This is depicted in Figure 3.

Figure 3 – Basic Knowledge receives PC-Prompt from Prompt Creation
The Initial Response to PC-Prompt is sent by Basic Knowledge to Domain Access that
- Processes the Audio and Visual Scene Descriptors and the Initial Response by accessing domain-specific models, ontologies, or M-Instance services to retrieve:
- Scene-specific object roles (e.g., “this is a surgical tool”)
- Task-specific constraints (e.g., “only authorised Users may interact”)
- Semantic affordances (e.g., “this object can be grasped”)
- Produces and sends four flows:
- Enhanced Audio and Visual Scene Descriptors to Spatial Reasoning to enhance its scene understanding.
- User Context Guide to User State Refinements to enable it to update User’s Entity State.
- Personality Context Guide to Personality Alignment.
- DA-Prompt, a new prompt to Basic Knowledge including initial reasoning and spatial semantics.

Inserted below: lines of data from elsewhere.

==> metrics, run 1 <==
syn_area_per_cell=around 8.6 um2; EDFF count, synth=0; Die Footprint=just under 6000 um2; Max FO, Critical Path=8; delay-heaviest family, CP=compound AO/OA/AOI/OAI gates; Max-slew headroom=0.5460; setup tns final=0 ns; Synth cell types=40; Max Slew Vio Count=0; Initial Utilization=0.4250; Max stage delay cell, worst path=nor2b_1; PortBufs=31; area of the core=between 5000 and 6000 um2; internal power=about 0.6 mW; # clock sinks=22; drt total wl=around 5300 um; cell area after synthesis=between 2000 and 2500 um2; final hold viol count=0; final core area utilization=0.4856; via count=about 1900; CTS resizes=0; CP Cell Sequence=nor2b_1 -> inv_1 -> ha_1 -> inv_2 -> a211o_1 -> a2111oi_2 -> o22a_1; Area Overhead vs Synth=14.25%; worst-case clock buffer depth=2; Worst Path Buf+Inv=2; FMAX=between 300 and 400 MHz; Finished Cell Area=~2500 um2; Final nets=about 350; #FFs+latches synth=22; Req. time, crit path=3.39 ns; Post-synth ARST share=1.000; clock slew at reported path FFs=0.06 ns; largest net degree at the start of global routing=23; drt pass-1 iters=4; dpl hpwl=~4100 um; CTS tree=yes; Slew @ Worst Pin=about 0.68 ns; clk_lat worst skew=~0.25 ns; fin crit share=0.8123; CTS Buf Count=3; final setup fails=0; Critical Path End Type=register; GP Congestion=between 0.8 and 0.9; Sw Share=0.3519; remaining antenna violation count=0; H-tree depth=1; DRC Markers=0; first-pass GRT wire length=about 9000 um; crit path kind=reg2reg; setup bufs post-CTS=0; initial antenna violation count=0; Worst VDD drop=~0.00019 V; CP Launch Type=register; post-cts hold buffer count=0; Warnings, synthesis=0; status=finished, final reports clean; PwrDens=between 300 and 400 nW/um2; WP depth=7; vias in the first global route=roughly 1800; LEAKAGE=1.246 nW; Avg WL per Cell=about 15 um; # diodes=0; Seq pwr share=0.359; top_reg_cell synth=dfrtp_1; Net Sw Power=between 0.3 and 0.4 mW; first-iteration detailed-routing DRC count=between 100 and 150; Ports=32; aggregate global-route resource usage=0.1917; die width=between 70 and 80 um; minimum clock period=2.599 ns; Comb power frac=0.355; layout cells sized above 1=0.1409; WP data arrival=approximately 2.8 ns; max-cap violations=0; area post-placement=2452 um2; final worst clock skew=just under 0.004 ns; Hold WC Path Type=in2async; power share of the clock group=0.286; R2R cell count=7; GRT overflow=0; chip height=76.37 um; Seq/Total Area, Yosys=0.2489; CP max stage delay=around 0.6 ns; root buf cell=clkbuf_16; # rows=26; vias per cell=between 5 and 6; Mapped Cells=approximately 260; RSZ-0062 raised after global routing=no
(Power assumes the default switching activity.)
File: src/rtl/uart_mmio.sv
`default_nettype none
// +--------------------------------------------------------------------------+
// | uart_mmio: CPU register port with TX/RX byte FIFOs in front of the UART. |
// | Revision 1.0                                                             |
// +--------------------------------------------------------------------------+
module uart_mmio #(
  parameter int DEPTH = 8,
  localparam int CW = $clog2(DEPTH) + 1,
  localparam int AW = $clog2(DEPTH)
) (
  input  logic        clk,
  input  logic        reset,
  input  logic [3:0]  addr,
  input  logic        wr_en,
  input  logic [31:0] wdata,
  input  logic        rd_en,
  output logic [31:0] rdata,
  output logic [7:0]  uart_tx_data,
  output logic        uart_tx_valid,
  input  logic        uart_tx_ready,
  input  logic [7:0]  uart_rx_data,
  input  logic        uart_rx_valid,
  output logic        uart_rx_ready
);

  localparam logic [1:0] REG_STATUS  = 2'd0;
  localparam logic [1:0] REG_RX_DATA = 2'd1;
  localparam logic [1:0] REG_TX_DATA = 2'd2;
  localparam logic [1:0] REG_CONTROL = 2'd3;

  logic [7:0]    tx_mem [DEPTH];
  logic [7:0]    rx_mem [DEPTH];
  logic [AW-1:0] tx_wp, tx_rp, rx_wp, rx_rp;
  logic [CW-1:0] tx_cnt, rx_cnt;
  logic          tx_ovf, rx_ovf;

  logic tx_full, tx_empty, rx_full, rx_empty;
  logic tx_wr, tx_push, tx_pop, rx_push, rx_pop, ctl_wr;
  logic [31:0] status;
  logic unused_bits;

  assign unused_bits = &{1'b0, addr[1:0], wdata[31:8]};

  assign tx_full  = (tx_cnt == CW'(DEPTH));
  assign tx_empty = (tx_cnt == '0);
  assign rx_full  = (rx_cnt == CW'(DEPTH));
  assign rx_empty = (rx_cnt == '0);

  assign uart_tx_valid = !tx_empty;
  assign uart_tx_data  = tx_mem[tx_rp];
  assign uart_rx_ready = !reset;

  // A push into a full FIFO is accepted only when a pop frees a slot on the same edge.
  assign tx_wr   = wr_en && (addr[3:2] == REG_TX_DATA);
  assign tx_pop  = uart_tx_valid && uart_tx_ready;
  assign tx_push = tx_wr && (!tx_full || tx_pop);
  assign rx_pop  = rd_en && (addr[3:2] == REG_RX_DATA) && !rx_empty;
  assign rx_push = uart_rx_valid && (!rx_full || rx_pop);
  assign ctl_wr  = wr_en && (addr[3:2] == REG_CONTROL);

  assign status = {8'd0, 8'(rx_cnt), 8'(tx_cnt), 4'd0, tx_ovf, rx_ovf, !rx_empty, !tx_full};

  always_ff @(posedge clk) begin
    if (tx_push) tx_mem[tx_wp] <= wdata[7:0];
    if (rx_push) rx_mem[rx_wp] <= uart_rx_data;
  end

  always_ff @(posedge clk or posedge reset) begin
    if (reset) begin
      tx_wp  <= '0;
      tx_rp  <= '0;
      tx_cnt <= '0;
      rx_wp  <= '0;
      rx_rp  <= '0;
      rx_cnt <= '0;
      tx_ovf <= 1'b0;
      rx_ovf <= 1'b0;
      rdata  <= '0;
    end else begin
      if (tx_push) tx_wp <= tx_wp + AW'(1);
      if (tx_pop)  tx_rp <= tx_rp + AW'(1);
      if (tx_push && !tx_pop)      tx_cnt <= tx_cnt + CW'(1);
      else if (!tx_push && tx_pop) tx_cnt <= tx_cnt - CW'(1);

      if (rx_push) rx_wp <= rx_wp + AW'(1);
      if (rx_pop)  rx_rp <= rx_rp + AW'(1);
      if (rx_push && !rx_pop)      rx_cnt <= rx_cnt + CW'(1);
      else if (!rx_push && rx_pop) rx_cnt <= rx_cnt - CW'(1);

      // Setting a flag wins over a CONTROL clear on the same edge.
      if (tx_wr && !tx_push)            tx_ovf <= 1'b1;
      else if (ctl_wr && wdata[1])      tx_ovf <= 1'b0;
      if (uart_rx_valid && !rx_push)    rx_ovf <= 1'b1;
      else if (ctl_wr && wdata[0])      rx_ovf <= 1'b0;

      if (rd_en) begin
        case (addr[3:2])
          REG_STATUS:  rdata <= status;
          REG_RX_DATA: rdata <= rx_empty ? 32'd0 : {24'd0, rx_mem[rx_rp]};
          default:     rdata <= 32'd0;
        endcase
      end
    end
  end

endmodule
`default_nettype wire

File: config.mk
export PLATFORM = sky130hd
export DESIGN_NAME = uart_mmio
export DESIGN_NICKNAME = d
export VERILOG_FILES = /design/src/rtl/uart_mmio.sv
export SDC_FILE = /design/constraint.sdc
export NUM_CORES = 1
export LEC_CHECK = 0
export CAP_MARGIN = 20
export CORE_MARGIN = 10
export CORE_UTILIZATION = 26
export DETAILED_ROUTE_END_ITERATION = 10
export DONT_BUFFER_PORTS = 1
export PLACE_DENSITY_LB_ADDON = 0.15
export SKIP_CTS_REPAIR_TIMING = 1
export SYNTH_ARGS = -nofsm -noshare
export SYNTH_HDL_FRONTEND = slang
export SYNTH_SLANG_ARGS = --single-unit
File: constraint.sdc
create_clock -name clk -period 8.7 [get_ports clk]
set_input_delay 2.175 -clock clk [delete_from_list [all_inputs] [get_ports clk]]
set_output_delay 2.175 -clock clk [all_outputs]
set_load 0.03 [all_outputs]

Figure 4 – Domain Access serves Spatial Reasoning, Basic Knowledge, User State Refinement, and Personality Alignment
Basic Knowledge produces and sends an Enhanced Response to the User State Refinement AIM.
User State Refinement refines its understanding of User State using the User Context Guide, produces and sends:
- UR-Prompt to Basic Knowledge.
- Expressive State Guide to Personality Alignment providing A-User with the means to adopt a Personality that is congruent with the User’s Entity State.
Basic Knowledge produces and sends a Refined Response to Personality Alignment.
This is depicted in Figure 5.

Figure 5 – User State Refinements feeds Personality Alignment
Personality Alignment
- Selects a Personality based Refined Response and Expressive State Guide and conveying a variety of elements such as : Expressivity (e.g., Tone, Tempo, Face, Gesture) and Behavioural Traits (e.g.: verbosity, humour, emotion), Type of role (e.g., assistant, mentor, negotiator, entertainer), etc.
- Formulates and sends
- An A-User Entity State reflecting the Personality to A-User Rendering.
- A PA-Prompt to Basic Knowledge reflecting the intended speech modulation, face and gesture), synchronisation cues across modalities
Basic Knowledge sends a Final Response that conveys semantic content, contextual integration, expressive framing, and personality coherence.
This is depicted in Figure 6.

Figure 6 – Personality Alignment feeds A-User Rendering
A-User Rendering uses Final Response, A-User Entity Status and A-User Control Command from A-User Control to synthesise and shape a speaking Avatar contained in the A-User Control. This is depicted in Figure 7.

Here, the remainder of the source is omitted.